__TASK OBJECTIVE__
Copy out exactly the lines below that run from the one holding "mem_count = 0" to the one holding "path_slack_ns = 0.899", keeping both of those lines and no others.

__DATASET RECORDS__

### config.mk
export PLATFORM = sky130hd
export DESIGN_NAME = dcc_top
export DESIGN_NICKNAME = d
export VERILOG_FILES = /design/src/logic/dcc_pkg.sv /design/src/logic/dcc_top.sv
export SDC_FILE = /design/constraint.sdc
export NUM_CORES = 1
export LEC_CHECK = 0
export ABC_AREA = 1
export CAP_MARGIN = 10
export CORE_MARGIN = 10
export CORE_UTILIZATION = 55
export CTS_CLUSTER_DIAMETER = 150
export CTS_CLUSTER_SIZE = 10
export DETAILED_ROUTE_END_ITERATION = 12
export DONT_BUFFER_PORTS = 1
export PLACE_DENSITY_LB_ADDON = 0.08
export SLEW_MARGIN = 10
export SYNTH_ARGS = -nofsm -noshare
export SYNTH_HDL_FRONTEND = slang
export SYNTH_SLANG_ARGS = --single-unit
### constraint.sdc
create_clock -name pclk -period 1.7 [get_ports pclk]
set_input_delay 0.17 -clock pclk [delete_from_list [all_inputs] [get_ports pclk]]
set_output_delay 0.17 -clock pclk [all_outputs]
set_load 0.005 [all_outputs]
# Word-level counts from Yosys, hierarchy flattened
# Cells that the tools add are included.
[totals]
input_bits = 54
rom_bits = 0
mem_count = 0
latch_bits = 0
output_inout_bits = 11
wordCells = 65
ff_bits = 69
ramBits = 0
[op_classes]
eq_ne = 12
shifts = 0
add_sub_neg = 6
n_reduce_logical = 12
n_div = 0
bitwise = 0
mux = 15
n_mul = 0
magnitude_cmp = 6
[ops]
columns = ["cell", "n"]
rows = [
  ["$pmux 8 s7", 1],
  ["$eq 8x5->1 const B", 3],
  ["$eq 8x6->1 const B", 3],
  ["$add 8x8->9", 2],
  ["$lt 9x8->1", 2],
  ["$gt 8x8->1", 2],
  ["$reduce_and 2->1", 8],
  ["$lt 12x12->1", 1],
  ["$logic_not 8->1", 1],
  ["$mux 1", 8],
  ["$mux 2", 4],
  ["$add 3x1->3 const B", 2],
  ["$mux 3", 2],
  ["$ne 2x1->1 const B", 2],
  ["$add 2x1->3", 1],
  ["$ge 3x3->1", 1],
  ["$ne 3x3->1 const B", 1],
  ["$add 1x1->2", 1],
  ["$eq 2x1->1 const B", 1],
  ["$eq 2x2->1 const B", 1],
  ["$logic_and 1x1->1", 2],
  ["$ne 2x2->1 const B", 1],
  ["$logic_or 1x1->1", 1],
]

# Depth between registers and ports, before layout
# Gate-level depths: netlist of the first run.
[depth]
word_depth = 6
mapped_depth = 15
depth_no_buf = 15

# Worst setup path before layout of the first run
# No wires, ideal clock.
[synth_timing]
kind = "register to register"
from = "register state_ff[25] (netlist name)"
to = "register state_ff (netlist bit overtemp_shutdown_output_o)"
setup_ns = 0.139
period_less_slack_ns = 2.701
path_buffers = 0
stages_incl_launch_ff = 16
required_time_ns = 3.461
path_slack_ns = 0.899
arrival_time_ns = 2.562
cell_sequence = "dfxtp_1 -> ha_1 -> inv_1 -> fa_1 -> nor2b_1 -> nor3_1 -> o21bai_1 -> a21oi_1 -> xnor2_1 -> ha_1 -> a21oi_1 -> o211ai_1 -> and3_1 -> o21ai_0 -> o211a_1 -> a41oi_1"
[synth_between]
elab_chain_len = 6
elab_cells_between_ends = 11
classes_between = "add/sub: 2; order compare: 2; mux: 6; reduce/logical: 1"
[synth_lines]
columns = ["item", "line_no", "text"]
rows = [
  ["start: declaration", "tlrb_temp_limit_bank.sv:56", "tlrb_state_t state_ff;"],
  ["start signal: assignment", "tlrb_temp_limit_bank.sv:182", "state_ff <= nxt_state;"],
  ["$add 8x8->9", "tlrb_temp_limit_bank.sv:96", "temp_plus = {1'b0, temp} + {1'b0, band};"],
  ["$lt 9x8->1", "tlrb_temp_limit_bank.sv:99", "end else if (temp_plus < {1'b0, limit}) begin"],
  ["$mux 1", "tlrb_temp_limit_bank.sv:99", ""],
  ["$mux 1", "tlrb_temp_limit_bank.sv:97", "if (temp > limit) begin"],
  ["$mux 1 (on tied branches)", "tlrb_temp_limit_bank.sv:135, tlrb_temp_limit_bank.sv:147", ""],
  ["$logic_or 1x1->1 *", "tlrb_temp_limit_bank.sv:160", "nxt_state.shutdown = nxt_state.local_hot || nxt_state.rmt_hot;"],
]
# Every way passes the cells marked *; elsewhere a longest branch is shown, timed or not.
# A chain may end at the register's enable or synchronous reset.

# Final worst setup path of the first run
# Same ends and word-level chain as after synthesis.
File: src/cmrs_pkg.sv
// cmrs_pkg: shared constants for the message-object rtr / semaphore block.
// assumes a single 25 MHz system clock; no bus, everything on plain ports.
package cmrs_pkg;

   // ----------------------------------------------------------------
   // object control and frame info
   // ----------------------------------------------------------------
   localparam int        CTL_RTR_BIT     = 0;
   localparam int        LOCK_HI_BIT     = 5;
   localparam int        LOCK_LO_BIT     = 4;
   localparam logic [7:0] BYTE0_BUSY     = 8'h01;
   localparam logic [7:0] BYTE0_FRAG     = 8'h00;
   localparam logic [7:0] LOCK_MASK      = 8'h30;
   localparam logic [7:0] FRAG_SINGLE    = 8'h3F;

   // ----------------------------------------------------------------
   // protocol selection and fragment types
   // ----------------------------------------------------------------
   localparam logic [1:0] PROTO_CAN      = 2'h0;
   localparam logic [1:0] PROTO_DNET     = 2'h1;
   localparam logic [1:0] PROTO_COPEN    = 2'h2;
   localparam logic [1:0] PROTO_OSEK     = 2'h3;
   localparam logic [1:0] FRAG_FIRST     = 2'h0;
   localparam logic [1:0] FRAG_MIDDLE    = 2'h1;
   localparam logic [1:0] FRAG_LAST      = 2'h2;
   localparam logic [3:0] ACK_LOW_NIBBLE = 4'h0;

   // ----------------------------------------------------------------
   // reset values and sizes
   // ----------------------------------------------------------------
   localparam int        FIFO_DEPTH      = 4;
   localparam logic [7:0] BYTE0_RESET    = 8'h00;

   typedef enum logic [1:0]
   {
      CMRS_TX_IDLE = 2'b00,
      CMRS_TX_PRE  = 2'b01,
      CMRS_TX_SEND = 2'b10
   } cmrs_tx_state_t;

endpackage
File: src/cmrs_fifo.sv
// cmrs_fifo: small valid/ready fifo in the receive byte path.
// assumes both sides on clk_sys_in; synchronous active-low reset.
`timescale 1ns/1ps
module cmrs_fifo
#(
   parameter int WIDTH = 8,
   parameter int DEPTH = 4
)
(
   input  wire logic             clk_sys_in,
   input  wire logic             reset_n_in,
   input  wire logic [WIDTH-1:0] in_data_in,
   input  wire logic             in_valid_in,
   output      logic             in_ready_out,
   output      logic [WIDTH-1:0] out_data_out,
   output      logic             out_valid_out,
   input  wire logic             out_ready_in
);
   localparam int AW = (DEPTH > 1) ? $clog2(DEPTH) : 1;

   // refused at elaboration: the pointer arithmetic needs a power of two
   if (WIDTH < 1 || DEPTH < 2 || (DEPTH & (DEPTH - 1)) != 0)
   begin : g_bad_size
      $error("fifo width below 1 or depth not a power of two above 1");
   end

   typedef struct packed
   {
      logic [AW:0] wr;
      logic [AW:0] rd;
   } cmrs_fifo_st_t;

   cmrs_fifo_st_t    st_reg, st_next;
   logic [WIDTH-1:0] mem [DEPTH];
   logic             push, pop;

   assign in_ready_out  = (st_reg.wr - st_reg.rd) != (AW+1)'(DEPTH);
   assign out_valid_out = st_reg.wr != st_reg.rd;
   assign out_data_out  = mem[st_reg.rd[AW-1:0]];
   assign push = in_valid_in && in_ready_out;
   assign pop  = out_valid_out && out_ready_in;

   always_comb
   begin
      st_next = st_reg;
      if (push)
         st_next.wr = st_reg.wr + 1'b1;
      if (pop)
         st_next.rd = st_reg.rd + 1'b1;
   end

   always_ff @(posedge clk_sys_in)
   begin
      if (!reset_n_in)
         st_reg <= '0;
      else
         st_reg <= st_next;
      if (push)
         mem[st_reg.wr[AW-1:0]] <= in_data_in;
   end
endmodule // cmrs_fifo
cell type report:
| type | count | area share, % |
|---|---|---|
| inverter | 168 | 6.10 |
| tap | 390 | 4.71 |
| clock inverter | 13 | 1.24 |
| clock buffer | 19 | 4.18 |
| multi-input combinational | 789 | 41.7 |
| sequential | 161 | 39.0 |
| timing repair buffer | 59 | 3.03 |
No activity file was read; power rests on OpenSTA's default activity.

__RESULT OF THIS TASK__
mem_count = 0
latch_bits = 0
output_inout_bits = 11
wordCells = 65
ff_bits = 69
ramBits = 0
[op_classes]
eq_ne = 12
shifts = 0
add_sub_neg = 6
n_reduce_logical = 12
n_div = 0
bitwise = 0
mux = 15
n_mul = 0
magnitude_cmp = 6
[ops]
columns = ["cell", "n"]
rows = [
  ["$pmux 8 s7", 1],
  ["$eq 8x5->1 const B", 3],
  ["$eq 8x6->1 const B", 3],
  ["$add 8x8->9", 2],
  ["$lt 9x8->1", 2],
  ["$gt 8x8->1", 2],
  ["$reduce_and 2->1", 8],
  ["$lt 12x12->1", 1],
  ["$logic_not 8->1", 1],
  ["$mux 1", 8],
  ["$mux 2", 4],
  ["$add 3x1->3 const B", 2],
  ["$mux 3", 2],
  ["$ne 2x1->1 const B", 2],
  ["$add 2x1->3", 1],
  ["$ge 3x3->1", 1],
  ["$ne 3x3->1 const B", 1],
  ["$add 1x1->2", 1],
  ["$eq 2x1->1 const B", 1],
  ["$eq 2x2->1 const B", 1],
  ["$logic_and 1x1->1", 2],
  ["$ne 2x2->1 const B", 1],
  ["$logic_or 1x1->1", 1],
]

# Depth between registers and ports, before layout
# Gate-level depths: netlist of the first run.
[depth]
word_depth = 6
mapped_depth = 15
depth_no_buf = 15

# Worst setup path before layout of the first run
# No wires, ideal clock.
[synth_timing]
kind = "register to register"
from = "register state_ff[25] (netlist name)"
to = "register state_ff (netlist bit overtemp_shutdown_output_o)"
setup_ns = 0.139
period_less_slack_ns = 2.701
path_buffers = 0
stages_incl_launch_ff = 16
required_time_ns = 3.461
path_slack_ns = 0.899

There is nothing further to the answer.